### [What the exercise asks]
Count the lines in the data below holding the string "logs" and write the total by itself.

### [Excerpted data]
Source: an optimization exercise on an open RTL-to-GDS flow (aim: small area, a short achievable clock period and few clock cycles per item). Production flows keep margins and buffers that such runs may drop.
The RTL was checked by simulation tests, not by an equivalence proof against the original design.
No activity file was given, so power comes from the tool's default toggle rates.

Setup of the reference run:
// par_engine
module par_engine (
  input  wire        clk,
  input  wire        rst,
  input  wire        cmd_valid,
  output reg         cmd_ready,
  input  wire [1:0]  cmd_mode,     
  input  wire [4:0]  cmd_n,        
  input  wire [4:0]  cmd_a,        
  input  wire [4:0]  cmd_b,        
  input  wire [11:0] cmd_cols,     
  input  wire        in_valid,
  output reg         in_ready,
  input  wire [63:0] in_data,
  output reg         out_valid,
  input  wire        out_ready,
  output reg  [63:0] out_data,
  output reg         out_last
);
For scale: roughly 2800 cells after synthesis, about 420 flip-flops, roughly 170 I/O pins, ~0.024 mm2 of cells after synthesis.
clock: 8.0 ns
lec_check: 0
cap_margin: 20
core_margin: 2
core_utilization: 55
cts_cluster_diameter: 100
cts_cluster_size: 20
slew_margin: 20
standard.sh (not shown) runs the stock make flow with config.mk's settings and CLKGATE_MAP_FILE= SYNTH_SCRIPT=/design/flow/synth_recipe.tcl, a recipe that flattens the netlist after the stock synthesis.
==> flow/flow/run.sh <==
#!/bin/bash
# Layout: the standard ORFS flow (standard.sh) with three changes:
#  - synthesis maps with an area-oriented ABC script (flow/abc_map_area.script,
#    used in place of ORFS's abc_speed.script; the rest of synthesis, and so
#    the registers, are unchanged),
#  - setup repair aimed at 5 ns of slack (a 3 ns period),
#  - the smallest buffer cell for the port buffers.
# make's output goes to make.log in this folder; ORFS keeps its per-step logs
# under orfs/logs.
set -euo pipefail
rm -rf scripts_abc
cp -r "$FLOW_HOME/scripts" scripts_abc
cp flow/abc_map_area.script scripts_abc/abc_speed.script
bash standard.sh SCRIPTS_DIR="$PWD/scripts_abc" SETUP_SLACK_MARGIN=5 \
  "BUFFER_PORTS_ARGS=-buffer_cell sky130_fd_sc_hd__buf_1" finish > make.log 2>&1
==> flow/flow/abc_map_area.script <==
strash
dch
map -a
topo
Testbench counts of the reference run, summed over its fixed seeds: cycles 121,288, columns 10,233.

### [Finished task]
2